(Provided records):
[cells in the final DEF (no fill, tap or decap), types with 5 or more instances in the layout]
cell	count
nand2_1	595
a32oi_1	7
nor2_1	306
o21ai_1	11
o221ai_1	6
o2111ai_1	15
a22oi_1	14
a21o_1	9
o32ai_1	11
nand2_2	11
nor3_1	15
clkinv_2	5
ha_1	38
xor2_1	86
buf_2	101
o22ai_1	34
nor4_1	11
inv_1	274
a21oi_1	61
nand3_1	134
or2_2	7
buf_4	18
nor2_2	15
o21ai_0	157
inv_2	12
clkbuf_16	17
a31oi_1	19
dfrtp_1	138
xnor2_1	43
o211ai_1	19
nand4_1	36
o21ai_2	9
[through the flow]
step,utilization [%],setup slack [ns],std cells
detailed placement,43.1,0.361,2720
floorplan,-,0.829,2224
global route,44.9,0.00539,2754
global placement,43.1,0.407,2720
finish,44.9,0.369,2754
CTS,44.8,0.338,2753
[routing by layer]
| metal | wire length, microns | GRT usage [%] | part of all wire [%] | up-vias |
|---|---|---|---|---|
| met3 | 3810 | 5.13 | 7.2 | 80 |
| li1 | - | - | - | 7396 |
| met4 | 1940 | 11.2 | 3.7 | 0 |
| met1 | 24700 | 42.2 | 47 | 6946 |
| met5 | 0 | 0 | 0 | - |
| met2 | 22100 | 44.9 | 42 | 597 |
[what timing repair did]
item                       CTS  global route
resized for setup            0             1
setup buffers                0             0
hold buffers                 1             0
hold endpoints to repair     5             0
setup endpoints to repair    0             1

* * *

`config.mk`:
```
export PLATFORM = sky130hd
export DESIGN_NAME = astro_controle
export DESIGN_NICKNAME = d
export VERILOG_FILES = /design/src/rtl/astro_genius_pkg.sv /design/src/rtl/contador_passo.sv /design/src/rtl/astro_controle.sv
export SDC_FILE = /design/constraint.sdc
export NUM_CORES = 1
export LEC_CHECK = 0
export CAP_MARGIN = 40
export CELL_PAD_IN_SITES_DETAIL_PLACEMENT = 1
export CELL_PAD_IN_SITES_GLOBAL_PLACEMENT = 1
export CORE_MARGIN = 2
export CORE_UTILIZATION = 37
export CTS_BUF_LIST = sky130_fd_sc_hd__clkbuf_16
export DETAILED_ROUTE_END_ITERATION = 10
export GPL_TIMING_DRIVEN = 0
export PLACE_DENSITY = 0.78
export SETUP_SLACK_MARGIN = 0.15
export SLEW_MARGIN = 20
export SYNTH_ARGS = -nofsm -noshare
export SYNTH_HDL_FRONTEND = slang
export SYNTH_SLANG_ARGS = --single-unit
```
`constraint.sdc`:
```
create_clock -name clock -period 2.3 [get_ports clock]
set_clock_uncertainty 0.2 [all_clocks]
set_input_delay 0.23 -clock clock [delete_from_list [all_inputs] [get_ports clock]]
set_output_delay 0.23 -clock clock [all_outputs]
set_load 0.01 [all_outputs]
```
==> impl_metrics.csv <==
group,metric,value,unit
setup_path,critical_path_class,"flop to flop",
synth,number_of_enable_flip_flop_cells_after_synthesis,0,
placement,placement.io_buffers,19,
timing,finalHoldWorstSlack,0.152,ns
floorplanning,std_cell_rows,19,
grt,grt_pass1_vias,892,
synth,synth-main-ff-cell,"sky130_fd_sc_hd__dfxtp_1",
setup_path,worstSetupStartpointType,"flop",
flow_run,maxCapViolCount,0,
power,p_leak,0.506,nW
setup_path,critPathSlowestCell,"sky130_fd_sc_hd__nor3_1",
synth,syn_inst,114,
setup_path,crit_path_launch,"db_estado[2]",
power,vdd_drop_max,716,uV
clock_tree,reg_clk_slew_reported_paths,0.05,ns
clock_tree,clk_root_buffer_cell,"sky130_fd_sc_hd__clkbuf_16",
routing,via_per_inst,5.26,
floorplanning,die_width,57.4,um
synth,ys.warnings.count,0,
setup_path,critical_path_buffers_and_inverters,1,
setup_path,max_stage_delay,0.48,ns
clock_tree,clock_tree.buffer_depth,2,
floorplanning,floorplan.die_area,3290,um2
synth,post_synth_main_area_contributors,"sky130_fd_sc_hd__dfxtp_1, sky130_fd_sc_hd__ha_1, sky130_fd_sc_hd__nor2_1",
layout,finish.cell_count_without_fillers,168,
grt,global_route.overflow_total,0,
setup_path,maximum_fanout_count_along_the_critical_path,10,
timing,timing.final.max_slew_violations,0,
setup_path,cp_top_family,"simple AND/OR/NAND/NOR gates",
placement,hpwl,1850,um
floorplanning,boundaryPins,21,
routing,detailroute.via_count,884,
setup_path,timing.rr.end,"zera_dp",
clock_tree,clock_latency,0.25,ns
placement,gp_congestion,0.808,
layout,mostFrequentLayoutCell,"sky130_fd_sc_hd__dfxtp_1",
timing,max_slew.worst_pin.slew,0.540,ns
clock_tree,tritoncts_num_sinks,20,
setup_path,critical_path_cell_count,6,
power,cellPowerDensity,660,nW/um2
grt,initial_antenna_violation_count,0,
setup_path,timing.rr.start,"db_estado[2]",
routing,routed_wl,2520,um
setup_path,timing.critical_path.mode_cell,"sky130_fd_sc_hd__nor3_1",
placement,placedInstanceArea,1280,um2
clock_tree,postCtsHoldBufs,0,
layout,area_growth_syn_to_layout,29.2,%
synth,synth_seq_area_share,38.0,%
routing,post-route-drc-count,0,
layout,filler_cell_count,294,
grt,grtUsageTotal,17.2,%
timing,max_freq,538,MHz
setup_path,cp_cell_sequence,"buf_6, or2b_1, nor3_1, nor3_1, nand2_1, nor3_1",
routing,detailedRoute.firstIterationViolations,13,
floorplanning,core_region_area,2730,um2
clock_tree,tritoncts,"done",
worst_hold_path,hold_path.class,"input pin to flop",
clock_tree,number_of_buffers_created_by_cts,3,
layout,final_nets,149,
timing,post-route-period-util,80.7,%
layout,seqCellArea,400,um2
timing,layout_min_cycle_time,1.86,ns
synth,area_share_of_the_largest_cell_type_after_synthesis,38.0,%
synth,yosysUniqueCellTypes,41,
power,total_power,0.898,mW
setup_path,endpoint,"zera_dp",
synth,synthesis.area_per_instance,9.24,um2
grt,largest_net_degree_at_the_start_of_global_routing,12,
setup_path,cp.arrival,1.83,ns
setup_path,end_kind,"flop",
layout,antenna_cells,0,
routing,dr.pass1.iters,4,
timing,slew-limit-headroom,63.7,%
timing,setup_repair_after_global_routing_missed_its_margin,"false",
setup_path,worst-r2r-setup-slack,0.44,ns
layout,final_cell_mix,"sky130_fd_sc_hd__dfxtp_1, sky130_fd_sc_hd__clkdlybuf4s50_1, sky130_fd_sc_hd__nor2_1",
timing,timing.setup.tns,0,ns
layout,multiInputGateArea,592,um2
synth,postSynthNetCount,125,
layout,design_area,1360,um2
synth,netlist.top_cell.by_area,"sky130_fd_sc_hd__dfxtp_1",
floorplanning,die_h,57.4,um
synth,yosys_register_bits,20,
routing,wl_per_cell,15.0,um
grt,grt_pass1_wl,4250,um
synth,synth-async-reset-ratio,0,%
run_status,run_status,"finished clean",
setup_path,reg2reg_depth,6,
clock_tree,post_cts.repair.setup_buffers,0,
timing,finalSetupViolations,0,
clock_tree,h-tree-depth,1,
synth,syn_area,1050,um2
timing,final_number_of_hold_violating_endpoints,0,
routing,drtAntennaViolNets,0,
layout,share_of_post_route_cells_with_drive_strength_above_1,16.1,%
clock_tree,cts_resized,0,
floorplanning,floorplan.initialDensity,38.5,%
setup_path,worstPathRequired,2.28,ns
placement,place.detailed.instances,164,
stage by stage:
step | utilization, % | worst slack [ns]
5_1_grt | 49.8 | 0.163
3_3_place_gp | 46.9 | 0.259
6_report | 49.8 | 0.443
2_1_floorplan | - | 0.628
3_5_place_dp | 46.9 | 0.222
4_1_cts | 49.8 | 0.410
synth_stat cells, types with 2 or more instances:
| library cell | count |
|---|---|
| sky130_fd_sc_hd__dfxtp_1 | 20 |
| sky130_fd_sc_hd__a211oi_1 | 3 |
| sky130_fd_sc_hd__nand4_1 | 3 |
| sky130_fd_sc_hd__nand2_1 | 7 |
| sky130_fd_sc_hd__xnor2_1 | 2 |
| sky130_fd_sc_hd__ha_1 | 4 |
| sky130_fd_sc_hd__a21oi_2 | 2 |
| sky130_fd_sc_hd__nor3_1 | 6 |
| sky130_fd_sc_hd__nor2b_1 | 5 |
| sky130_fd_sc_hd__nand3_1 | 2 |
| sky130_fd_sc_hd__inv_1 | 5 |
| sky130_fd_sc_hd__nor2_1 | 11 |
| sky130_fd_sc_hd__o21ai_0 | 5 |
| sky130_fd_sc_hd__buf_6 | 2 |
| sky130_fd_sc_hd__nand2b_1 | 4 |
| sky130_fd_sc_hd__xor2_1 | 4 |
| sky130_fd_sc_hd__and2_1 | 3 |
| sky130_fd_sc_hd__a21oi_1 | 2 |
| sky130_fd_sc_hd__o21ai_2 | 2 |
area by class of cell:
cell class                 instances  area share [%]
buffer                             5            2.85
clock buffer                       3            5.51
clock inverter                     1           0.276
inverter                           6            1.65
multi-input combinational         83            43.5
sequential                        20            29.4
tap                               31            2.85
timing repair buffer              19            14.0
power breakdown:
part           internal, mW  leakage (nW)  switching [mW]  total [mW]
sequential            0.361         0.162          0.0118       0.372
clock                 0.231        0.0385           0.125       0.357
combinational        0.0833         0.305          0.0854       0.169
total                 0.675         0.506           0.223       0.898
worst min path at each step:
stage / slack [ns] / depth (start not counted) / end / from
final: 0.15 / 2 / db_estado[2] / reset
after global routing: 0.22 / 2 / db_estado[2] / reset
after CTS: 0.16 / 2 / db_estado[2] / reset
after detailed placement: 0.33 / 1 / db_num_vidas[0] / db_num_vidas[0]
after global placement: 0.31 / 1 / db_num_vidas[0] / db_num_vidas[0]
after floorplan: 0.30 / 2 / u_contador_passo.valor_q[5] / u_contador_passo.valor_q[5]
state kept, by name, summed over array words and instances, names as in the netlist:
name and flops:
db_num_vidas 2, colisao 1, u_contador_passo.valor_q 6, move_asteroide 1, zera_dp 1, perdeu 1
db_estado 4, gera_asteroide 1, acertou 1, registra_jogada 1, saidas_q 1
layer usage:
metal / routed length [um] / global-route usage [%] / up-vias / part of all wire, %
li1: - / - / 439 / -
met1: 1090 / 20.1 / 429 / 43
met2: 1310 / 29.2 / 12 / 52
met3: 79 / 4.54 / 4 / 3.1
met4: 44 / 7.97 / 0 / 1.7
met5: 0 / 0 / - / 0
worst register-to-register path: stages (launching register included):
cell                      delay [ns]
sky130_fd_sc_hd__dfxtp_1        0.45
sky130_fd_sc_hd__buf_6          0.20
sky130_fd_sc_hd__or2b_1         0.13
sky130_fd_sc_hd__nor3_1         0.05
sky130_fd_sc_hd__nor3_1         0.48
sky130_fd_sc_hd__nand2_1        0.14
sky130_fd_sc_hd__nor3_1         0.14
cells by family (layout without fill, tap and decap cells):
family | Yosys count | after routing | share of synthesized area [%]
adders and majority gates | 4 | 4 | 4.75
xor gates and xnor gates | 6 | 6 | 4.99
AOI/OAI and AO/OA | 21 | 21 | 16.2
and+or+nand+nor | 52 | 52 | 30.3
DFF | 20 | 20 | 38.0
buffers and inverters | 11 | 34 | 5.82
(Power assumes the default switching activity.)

* * *

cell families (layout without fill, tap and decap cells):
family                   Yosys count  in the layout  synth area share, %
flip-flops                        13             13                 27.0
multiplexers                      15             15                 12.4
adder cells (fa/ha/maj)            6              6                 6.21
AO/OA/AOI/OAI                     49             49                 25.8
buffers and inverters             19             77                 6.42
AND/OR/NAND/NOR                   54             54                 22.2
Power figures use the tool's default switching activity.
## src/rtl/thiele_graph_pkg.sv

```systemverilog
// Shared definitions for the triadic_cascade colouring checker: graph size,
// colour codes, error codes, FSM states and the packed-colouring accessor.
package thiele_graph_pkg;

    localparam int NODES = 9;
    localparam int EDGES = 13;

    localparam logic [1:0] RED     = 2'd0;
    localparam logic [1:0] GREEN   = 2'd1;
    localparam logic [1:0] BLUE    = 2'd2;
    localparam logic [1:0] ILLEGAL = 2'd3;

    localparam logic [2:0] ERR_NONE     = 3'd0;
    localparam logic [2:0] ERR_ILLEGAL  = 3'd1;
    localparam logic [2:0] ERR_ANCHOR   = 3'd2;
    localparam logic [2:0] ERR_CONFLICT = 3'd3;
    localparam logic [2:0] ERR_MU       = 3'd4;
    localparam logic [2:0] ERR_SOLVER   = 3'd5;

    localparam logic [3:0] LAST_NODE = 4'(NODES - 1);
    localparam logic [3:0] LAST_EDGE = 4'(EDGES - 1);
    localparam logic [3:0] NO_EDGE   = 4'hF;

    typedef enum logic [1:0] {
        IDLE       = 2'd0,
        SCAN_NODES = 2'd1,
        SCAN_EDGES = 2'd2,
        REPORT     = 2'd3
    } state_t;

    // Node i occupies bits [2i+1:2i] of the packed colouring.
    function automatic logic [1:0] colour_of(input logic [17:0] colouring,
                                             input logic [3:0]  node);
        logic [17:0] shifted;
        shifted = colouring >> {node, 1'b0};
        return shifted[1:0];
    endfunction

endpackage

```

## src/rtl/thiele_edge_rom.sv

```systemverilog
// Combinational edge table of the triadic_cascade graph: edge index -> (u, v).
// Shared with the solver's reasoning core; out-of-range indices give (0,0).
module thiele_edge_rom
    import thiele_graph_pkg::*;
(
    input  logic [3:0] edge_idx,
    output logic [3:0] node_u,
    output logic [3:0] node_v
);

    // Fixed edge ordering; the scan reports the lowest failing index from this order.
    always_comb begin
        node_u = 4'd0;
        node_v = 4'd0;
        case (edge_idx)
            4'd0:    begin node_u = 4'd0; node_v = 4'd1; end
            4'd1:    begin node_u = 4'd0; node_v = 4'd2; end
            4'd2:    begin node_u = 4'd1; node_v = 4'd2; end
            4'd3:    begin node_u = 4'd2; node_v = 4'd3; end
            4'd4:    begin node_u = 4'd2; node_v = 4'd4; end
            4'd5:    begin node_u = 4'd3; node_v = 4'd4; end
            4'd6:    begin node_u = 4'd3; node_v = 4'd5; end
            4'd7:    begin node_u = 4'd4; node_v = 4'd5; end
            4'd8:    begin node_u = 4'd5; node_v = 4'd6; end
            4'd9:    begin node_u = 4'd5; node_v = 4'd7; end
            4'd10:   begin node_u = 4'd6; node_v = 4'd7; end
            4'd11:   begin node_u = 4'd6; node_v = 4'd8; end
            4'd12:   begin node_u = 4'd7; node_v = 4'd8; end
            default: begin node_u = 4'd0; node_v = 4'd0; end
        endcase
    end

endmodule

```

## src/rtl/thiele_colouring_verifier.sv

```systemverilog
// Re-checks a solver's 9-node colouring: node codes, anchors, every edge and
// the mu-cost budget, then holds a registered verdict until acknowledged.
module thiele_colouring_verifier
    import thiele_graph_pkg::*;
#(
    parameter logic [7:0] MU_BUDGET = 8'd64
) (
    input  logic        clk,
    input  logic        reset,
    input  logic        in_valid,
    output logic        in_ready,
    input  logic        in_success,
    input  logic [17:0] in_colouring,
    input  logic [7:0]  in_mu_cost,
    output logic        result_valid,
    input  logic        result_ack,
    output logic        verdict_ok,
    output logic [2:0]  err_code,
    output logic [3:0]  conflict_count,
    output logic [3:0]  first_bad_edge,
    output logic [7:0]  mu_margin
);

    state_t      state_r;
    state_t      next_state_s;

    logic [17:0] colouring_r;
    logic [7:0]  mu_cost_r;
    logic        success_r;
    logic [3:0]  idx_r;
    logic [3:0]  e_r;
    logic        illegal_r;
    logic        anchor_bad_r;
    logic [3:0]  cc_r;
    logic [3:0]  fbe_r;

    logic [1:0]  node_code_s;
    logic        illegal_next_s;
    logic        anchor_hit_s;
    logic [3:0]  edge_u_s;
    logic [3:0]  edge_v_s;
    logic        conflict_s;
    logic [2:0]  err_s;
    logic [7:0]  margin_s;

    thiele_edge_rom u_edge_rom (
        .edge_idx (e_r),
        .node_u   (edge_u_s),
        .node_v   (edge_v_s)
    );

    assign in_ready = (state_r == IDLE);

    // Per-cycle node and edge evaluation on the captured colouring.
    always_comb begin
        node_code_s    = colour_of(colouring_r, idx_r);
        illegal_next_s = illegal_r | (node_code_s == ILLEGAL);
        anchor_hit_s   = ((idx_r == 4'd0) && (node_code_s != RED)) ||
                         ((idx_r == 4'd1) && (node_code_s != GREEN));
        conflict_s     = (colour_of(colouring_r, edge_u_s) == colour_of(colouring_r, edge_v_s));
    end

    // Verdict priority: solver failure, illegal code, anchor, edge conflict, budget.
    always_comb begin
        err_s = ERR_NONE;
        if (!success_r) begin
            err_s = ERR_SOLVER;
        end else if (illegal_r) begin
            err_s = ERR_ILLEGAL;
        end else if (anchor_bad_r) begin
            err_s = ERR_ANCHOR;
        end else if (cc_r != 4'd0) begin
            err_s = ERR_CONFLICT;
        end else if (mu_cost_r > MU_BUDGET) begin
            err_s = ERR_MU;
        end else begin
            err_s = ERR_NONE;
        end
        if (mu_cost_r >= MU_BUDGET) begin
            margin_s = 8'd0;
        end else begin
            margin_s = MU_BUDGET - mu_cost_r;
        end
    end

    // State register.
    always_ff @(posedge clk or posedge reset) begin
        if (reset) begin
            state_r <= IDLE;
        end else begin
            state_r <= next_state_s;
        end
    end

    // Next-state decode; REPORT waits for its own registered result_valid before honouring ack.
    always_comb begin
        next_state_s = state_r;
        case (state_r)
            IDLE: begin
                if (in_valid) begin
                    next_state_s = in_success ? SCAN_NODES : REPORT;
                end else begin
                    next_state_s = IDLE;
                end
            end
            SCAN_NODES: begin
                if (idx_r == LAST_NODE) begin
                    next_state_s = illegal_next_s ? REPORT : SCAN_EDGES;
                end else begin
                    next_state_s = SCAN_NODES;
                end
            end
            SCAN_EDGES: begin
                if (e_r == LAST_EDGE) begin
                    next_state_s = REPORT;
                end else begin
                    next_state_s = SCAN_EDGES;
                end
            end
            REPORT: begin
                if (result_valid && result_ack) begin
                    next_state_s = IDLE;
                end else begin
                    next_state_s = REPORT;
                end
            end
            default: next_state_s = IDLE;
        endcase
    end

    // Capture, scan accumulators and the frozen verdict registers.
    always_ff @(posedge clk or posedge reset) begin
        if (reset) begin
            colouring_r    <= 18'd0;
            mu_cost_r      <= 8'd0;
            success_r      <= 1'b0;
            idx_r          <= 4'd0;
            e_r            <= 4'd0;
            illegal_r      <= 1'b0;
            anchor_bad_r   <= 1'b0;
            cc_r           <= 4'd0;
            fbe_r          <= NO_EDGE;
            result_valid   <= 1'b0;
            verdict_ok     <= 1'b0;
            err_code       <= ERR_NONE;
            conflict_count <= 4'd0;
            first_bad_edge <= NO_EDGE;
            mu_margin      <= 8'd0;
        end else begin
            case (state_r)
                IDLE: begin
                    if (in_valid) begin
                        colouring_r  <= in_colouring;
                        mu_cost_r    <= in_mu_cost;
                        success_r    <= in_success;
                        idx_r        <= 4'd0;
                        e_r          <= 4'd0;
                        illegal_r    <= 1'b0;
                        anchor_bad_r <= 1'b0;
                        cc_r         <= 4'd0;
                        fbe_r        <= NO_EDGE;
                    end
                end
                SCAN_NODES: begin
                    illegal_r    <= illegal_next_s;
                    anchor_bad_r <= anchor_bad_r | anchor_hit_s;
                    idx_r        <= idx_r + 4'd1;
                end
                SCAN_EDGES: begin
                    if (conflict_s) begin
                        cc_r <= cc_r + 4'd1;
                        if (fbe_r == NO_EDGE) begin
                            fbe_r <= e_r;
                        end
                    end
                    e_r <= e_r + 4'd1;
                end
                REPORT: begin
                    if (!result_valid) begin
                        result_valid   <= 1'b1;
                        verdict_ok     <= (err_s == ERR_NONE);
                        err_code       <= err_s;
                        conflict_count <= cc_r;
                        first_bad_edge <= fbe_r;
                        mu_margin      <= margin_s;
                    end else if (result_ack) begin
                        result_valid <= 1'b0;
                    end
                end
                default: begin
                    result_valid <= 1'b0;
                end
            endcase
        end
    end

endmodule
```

(Problem description): Give only the lines from the one holding "li1: - / - / 439" through the one holding "(Power assumes the", each restated exactly as it appears above.

(Result of this task):
li1: - / - / 439 / -
met1: 1090 / 20.1 / 429 / 43
met2: 1310 / 29.2 / 12 / 52
met3: 79 / 4.54 / 4 / 3.1
met4: 44 / 7.97 / 0 / 1.7
met5: 0 / 0 / - / 0
worst register-to-register path: stages (launching register included):
cell                      delay [ns]
sky130_fd_sc_hd__dfxtp_1        0.45
sky130_fd_sc_hd__buf_6          0.20
sky130_fd_sc_hd__or2b_1         0.13
sky130_fd_sc_hd__nor3_1         0.05
sky130_fd_sc_hd__nor3_1         0.48
sky130_fd_sc_hd__nand2_1        0.14
sky130_fd_sc_hd__nor3_1         0.14
cells by family (layout without fill, tap and decap cells):
family | Yosys count | after routing | share of synthesized area [%]
adders and majority gates | 4 | 4 | 4.75
xor gates and xnor gates | 6 | 6 | 4.99
AOI/OAI and AO/OA | 21 | 21 | 16.2
and+or+nand+nor | 52 | 52 | 30.3
DFF | 20 | 20 | 38.0
buffers and inverters | 11 | 34 | 5.82
(Power assumes the default switching activity.)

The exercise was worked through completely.